- Provided records -
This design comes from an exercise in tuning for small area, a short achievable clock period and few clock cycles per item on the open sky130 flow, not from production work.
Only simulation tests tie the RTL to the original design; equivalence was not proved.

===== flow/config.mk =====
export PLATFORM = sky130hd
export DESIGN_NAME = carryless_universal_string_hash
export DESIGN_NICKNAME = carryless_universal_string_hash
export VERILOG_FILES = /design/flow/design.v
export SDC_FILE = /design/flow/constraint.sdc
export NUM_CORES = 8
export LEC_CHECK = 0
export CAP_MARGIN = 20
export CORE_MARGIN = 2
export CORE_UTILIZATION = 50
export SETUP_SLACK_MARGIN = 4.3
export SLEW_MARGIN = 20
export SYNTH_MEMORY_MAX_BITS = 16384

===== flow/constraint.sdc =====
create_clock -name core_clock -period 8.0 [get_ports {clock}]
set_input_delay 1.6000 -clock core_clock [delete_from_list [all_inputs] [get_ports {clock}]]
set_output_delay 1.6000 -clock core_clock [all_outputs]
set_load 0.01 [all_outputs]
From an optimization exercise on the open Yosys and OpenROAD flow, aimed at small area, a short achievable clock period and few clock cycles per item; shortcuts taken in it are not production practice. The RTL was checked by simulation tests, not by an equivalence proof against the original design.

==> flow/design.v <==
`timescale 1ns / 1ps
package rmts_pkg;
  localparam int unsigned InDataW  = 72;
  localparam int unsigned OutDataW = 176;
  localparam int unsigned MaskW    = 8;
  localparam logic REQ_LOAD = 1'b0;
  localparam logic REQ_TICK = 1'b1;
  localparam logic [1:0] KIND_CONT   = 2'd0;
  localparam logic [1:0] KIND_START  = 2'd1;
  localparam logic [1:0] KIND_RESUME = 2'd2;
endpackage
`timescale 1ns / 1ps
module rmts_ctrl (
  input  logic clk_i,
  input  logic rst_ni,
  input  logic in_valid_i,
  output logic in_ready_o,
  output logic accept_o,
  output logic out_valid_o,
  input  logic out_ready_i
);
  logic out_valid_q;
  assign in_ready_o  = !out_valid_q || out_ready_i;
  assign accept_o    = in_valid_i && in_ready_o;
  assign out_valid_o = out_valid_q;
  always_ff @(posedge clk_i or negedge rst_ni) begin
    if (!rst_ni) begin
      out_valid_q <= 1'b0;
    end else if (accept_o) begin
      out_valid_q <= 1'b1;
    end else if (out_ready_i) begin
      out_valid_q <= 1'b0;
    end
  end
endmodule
...
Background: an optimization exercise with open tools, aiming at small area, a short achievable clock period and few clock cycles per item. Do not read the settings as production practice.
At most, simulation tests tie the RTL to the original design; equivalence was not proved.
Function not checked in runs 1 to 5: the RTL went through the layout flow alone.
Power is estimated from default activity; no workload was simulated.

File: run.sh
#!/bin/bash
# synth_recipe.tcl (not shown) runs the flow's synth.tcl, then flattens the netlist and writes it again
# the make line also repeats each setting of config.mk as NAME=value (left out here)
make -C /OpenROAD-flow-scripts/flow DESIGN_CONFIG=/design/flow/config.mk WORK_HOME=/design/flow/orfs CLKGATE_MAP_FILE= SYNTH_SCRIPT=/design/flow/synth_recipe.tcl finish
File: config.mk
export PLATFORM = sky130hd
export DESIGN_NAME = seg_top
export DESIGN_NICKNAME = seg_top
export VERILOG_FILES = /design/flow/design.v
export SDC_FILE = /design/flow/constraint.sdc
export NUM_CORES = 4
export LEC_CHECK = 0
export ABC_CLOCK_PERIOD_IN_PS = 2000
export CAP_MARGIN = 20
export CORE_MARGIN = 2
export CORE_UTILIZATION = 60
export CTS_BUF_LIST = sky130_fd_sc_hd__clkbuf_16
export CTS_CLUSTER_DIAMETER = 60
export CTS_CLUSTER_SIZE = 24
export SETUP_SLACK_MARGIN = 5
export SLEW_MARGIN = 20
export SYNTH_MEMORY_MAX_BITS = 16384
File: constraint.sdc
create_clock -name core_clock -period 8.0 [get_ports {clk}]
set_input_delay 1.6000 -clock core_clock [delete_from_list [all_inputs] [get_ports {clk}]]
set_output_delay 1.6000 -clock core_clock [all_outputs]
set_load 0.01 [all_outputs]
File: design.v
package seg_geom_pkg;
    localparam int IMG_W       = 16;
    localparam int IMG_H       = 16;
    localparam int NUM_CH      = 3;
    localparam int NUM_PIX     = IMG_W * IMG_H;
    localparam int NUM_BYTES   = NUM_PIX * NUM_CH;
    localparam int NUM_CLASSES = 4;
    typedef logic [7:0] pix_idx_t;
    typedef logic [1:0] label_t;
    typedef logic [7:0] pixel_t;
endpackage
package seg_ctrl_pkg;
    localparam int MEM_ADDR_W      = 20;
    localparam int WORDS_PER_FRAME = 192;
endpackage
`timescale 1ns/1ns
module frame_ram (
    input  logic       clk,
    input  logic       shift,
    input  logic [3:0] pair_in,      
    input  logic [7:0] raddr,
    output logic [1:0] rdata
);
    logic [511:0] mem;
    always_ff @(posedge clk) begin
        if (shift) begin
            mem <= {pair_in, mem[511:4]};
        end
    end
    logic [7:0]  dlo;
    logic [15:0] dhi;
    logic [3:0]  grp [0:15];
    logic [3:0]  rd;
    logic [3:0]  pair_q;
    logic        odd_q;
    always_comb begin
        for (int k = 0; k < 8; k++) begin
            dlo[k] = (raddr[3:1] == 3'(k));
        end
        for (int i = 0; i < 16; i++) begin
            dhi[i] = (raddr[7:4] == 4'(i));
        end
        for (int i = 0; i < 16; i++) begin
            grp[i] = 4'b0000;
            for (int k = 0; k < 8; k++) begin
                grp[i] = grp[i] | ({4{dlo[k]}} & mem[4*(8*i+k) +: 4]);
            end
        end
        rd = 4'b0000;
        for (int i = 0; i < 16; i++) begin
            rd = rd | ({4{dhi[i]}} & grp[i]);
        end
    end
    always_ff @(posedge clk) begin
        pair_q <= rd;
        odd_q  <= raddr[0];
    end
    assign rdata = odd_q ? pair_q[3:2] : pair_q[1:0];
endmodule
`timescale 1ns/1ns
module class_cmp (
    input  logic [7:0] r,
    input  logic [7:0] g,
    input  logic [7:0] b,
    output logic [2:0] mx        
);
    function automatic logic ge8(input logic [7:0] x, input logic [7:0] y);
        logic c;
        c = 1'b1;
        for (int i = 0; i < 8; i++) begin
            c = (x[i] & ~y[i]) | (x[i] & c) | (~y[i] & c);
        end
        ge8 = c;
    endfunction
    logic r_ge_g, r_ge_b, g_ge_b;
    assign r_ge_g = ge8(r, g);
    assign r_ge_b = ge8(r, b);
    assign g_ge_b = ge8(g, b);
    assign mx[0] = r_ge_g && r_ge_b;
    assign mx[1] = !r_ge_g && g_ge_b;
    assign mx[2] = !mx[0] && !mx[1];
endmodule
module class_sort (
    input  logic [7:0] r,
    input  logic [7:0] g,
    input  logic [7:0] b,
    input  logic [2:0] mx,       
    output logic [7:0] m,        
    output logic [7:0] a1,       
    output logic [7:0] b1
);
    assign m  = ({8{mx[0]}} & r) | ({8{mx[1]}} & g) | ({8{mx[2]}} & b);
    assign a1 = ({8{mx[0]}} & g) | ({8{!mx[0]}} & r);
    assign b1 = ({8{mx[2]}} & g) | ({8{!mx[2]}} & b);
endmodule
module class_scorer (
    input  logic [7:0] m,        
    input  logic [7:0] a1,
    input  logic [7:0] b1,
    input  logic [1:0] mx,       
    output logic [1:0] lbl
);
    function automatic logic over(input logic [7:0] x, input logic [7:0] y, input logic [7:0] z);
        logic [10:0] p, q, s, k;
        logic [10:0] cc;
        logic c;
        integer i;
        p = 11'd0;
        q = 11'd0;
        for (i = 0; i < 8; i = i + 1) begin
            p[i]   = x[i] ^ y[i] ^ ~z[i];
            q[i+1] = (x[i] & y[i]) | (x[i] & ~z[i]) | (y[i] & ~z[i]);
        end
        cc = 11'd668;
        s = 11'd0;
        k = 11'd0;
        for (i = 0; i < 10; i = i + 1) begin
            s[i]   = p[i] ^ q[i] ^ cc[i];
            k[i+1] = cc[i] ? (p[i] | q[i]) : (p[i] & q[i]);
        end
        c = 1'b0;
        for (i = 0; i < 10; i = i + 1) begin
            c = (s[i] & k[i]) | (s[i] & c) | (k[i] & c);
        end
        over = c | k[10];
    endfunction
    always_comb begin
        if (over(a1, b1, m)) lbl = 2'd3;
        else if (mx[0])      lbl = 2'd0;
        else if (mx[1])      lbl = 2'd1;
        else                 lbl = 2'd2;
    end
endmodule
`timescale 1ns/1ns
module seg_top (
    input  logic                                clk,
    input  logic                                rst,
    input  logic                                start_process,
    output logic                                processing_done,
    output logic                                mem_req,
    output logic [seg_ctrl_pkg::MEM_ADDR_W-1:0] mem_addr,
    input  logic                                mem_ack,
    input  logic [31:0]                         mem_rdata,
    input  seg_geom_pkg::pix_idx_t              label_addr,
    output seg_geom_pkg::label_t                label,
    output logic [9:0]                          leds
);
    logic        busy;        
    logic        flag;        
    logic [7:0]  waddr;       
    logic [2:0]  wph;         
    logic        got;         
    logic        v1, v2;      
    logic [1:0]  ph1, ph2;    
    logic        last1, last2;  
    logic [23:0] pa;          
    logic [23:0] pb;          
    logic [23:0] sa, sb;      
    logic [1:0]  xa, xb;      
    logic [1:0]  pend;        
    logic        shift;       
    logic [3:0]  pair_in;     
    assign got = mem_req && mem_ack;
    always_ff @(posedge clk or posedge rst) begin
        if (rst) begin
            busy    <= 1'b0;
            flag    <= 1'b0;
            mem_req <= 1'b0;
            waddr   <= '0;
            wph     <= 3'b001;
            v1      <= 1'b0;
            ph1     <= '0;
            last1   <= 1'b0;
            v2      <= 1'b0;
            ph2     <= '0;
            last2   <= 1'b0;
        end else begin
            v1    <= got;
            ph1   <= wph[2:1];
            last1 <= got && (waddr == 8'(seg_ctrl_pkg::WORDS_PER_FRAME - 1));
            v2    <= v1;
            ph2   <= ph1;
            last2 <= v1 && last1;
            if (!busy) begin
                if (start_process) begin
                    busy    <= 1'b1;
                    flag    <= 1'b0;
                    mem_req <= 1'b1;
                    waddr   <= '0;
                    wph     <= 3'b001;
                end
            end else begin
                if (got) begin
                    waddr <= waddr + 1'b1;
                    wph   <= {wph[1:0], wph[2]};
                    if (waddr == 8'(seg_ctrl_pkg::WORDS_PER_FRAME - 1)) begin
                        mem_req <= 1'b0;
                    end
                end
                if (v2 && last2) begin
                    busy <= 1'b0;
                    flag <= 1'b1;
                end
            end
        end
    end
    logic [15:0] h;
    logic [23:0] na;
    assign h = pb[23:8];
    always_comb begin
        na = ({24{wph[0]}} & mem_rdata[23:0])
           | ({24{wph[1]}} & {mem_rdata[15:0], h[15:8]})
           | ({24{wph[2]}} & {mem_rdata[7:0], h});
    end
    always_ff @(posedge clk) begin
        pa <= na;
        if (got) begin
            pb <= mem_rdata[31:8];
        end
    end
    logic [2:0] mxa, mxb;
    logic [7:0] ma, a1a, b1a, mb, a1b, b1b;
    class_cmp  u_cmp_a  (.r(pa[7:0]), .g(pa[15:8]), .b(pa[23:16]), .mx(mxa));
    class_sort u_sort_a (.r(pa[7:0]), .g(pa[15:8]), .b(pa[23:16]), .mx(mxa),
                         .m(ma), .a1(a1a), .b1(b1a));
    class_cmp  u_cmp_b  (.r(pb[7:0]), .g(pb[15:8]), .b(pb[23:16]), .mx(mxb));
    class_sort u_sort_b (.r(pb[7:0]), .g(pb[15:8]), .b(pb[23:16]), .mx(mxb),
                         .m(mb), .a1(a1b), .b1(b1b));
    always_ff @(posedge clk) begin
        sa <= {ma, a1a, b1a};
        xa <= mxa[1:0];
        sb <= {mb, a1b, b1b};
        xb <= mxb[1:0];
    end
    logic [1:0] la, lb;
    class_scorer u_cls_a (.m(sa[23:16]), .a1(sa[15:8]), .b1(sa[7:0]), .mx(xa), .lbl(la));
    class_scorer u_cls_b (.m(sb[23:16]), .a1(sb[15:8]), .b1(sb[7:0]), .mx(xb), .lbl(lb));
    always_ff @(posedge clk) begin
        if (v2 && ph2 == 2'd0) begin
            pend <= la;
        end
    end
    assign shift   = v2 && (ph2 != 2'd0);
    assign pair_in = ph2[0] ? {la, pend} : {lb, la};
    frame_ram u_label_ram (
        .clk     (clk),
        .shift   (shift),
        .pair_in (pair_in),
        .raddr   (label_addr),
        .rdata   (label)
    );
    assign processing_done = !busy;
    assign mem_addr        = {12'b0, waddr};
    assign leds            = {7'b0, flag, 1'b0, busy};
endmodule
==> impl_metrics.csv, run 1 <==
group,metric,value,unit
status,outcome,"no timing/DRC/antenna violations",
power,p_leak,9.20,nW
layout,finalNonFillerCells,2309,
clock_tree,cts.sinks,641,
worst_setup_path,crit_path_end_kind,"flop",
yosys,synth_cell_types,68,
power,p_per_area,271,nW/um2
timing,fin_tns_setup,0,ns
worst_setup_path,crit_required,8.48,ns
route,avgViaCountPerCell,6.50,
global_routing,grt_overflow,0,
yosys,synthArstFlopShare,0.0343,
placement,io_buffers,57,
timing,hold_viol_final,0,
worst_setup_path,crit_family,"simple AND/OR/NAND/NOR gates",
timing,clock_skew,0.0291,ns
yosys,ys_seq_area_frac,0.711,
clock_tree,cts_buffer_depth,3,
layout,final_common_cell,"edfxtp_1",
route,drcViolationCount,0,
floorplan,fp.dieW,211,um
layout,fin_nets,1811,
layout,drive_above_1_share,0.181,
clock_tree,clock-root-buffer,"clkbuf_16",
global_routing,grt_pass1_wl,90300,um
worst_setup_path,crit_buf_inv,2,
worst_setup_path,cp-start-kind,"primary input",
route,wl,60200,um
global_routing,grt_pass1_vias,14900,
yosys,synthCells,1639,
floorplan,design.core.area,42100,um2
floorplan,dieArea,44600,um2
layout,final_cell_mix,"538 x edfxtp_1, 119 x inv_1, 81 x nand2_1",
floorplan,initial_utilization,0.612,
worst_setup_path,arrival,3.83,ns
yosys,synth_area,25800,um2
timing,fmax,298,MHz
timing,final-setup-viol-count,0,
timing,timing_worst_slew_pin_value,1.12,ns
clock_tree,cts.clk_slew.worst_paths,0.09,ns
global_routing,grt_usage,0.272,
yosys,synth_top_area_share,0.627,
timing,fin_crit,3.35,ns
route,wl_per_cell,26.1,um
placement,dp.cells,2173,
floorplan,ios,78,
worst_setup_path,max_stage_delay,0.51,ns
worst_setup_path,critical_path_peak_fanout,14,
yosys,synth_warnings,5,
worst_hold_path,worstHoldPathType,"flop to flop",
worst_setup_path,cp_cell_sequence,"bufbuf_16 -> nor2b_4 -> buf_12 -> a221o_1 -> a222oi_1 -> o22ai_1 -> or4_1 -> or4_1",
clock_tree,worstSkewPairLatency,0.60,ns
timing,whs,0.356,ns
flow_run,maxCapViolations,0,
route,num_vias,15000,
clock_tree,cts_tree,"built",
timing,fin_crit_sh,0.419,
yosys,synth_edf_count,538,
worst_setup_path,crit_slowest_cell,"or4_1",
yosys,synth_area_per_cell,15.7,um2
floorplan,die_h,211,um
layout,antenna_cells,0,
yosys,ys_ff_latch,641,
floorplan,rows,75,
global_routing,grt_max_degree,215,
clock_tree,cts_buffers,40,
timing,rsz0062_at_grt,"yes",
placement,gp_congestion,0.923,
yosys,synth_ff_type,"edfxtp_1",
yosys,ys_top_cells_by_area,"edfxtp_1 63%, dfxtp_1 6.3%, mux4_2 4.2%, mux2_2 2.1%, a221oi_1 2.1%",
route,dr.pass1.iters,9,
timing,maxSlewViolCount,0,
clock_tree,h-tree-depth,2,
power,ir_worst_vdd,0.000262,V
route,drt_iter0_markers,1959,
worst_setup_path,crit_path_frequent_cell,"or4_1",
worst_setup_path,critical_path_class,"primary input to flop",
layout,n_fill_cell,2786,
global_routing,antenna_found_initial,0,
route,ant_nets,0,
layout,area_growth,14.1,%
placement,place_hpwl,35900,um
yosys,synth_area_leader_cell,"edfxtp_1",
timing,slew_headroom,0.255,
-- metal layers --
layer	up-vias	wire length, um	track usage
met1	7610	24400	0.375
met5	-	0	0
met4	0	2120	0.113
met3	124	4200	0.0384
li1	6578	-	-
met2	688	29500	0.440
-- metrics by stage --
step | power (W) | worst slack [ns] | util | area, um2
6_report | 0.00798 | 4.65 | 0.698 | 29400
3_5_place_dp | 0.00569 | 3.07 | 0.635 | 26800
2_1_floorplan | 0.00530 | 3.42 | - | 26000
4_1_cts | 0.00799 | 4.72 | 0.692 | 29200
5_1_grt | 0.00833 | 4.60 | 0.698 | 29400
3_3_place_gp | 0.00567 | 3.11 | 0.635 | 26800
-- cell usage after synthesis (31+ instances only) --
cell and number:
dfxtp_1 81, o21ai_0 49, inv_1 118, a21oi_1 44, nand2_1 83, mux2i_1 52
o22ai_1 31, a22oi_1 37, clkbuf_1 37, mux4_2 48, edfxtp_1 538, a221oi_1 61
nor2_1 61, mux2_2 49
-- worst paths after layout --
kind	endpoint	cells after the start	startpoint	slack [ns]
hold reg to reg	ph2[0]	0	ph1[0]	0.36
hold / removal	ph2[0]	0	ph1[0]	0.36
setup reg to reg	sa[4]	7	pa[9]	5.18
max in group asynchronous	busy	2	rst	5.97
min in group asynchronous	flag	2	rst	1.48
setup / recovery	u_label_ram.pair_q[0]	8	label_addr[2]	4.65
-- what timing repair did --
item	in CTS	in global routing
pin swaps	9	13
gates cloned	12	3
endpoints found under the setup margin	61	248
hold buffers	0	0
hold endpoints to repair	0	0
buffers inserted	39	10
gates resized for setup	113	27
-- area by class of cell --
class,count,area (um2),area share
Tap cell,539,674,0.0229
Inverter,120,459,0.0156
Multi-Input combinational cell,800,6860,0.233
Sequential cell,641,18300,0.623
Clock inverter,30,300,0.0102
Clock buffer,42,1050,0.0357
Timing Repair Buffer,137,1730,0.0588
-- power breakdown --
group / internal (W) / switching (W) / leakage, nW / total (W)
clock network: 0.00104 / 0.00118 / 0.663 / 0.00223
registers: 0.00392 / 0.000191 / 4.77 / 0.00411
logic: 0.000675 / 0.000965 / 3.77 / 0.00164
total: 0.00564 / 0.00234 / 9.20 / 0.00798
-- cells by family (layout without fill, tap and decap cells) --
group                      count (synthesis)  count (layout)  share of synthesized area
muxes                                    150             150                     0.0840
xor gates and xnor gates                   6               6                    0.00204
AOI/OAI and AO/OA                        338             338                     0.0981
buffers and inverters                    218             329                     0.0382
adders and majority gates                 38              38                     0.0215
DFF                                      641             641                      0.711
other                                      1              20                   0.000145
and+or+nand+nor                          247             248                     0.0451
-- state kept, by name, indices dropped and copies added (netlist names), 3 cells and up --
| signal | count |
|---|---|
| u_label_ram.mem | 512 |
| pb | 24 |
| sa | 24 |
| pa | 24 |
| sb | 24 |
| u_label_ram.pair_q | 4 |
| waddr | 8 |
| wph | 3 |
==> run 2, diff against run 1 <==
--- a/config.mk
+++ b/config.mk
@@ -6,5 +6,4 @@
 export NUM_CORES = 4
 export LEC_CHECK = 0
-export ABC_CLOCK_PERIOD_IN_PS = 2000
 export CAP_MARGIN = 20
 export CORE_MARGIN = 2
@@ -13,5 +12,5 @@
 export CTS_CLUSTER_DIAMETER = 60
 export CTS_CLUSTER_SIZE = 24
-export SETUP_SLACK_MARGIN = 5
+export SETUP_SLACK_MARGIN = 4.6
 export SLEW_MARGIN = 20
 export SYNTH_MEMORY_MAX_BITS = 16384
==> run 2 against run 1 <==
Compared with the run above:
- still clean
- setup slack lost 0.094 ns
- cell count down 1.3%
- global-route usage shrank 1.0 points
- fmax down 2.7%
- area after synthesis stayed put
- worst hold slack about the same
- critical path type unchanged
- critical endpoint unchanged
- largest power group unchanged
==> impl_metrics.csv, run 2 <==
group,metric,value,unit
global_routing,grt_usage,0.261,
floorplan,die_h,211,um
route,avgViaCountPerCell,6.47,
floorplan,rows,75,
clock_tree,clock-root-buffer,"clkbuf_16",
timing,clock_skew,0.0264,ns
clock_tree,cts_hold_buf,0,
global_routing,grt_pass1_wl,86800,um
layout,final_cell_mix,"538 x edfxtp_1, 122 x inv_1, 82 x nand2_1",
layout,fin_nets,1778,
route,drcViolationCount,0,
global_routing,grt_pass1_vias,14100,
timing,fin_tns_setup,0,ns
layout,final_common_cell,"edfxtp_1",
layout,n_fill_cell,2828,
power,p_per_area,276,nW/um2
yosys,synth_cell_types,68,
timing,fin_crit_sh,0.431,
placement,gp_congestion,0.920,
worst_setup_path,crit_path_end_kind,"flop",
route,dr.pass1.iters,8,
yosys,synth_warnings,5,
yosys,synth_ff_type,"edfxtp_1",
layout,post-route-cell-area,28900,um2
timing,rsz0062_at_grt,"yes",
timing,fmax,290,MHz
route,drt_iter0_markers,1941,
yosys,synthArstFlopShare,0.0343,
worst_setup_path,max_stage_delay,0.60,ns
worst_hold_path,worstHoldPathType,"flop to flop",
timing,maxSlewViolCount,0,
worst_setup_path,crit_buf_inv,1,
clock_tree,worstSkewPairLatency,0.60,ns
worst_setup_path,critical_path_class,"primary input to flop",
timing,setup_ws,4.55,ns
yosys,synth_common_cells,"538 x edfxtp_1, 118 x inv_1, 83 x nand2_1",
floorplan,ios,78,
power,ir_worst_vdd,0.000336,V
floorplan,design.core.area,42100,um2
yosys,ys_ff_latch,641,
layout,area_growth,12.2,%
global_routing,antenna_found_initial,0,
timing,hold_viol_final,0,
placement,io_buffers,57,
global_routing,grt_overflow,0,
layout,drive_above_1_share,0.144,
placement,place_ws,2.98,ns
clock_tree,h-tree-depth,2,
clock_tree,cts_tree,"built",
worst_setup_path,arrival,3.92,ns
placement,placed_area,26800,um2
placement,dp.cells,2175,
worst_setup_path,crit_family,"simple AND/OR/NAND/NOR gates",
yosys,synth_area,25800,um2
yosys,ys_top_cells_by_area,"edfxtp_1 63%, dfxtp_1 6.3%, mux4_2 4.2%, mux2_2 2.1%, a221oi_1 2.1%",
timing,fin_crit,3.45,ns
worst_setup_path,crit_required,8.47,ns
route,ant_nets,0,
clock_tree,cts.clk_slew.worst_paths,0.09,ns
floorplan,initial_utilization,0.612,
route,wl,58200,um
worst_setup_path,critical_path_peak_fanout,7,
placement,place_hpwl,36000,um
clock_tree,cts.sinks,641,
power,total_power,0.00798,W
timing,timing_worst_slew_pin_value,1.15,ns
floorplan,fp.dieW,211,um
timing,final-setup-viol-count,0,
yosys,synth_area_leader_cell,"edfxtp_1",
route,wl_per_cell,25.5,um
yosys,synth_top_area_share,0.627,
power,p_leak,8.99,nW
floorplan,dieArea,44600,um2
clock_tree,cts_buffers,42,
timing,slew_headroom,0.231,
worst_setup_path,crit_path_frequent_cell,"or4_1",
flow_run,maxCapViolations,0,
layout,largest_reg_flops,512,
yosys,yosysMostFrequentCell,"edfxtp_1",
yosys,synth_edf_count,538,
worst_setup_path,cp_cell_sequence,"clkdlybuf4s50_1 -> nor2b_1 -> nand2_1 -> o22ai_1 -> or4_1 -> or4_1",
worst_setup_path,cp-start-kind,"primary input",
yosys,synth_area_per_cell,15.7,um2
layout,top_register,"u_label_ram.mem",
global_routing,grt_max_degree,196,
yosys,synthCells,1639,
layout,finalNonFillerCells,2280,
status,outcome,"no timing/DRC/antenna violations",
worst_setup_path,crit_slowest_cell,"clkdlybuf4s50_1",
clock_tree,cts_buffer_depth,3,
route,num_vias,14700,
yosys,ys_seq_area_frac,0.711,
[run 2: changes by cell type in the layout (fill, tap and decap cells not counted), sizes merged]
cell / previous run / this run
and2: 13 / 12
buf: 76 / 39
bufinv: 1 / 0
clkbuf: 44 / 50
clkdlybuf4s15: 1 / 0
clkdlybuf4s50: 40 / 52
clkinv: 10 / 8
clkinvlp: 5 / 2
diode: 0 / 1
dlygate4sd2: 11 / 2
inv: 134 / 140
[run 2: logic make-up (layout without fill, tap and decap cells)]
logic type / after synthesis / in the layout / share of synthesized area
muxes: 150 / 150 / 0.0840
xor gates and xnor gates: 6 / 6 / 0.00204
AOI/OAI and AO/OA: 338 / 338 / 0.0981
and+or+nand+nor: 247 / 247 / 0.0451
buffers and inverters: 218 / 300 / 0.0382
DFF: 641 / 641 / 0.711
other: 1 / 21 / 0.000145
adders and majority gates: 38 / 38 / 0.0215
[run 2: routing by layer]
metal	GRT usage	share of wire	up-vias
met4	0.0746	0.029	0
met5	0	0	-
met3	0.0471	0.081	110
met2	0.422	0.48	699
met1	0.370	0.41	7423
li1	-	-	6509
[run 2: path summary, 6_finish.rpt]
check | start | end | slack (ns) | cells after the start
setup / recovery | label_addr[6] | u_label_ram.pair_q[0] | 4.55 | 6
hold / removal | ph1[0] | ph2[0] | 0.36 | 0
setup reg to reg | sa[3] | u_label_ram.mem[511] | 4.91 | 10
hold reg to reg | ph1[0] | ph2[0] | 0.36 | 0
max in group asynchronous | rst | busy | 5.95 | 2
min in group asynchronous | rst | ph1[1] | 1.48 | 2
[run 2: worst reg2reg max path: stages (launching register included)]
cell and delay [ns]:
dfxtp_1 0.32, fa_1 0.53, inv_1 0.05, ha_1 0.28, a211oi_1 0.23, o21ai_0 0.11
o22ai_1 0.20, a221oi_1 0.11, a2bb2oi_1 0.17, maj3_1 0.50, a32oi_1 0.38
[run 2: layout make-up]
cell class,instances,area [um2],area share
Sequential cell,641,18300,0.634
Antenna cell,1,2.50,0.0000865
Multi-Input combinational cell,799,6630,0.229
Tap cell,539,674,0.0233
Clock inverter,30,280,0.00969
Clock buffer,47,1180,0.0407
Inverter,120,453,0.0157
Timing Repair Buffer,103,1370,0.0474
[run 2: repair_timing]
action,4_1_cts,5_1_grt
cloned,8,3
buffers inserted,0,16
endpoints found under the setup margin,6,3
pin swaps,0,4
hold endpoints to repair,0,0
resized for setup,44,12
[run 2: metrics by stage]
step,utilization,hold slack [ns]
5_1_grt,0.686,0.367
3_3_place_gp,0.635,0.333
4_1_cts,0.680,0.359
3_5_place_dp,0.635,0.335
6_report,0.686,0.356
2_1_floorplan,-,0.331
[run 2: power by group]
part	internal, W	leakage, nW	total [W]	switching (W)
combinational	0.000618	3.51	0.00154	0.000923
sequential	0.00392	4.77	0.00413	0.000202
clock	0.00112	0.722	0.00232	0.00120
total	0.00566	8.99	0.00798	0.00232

- Task details -
Which of the lines in the material above contain "majority"? Copy each one out.

- Output -
adders and majority gates                 38              38                     0.0215
adders and majority gates: 38 / 38 / 0.0215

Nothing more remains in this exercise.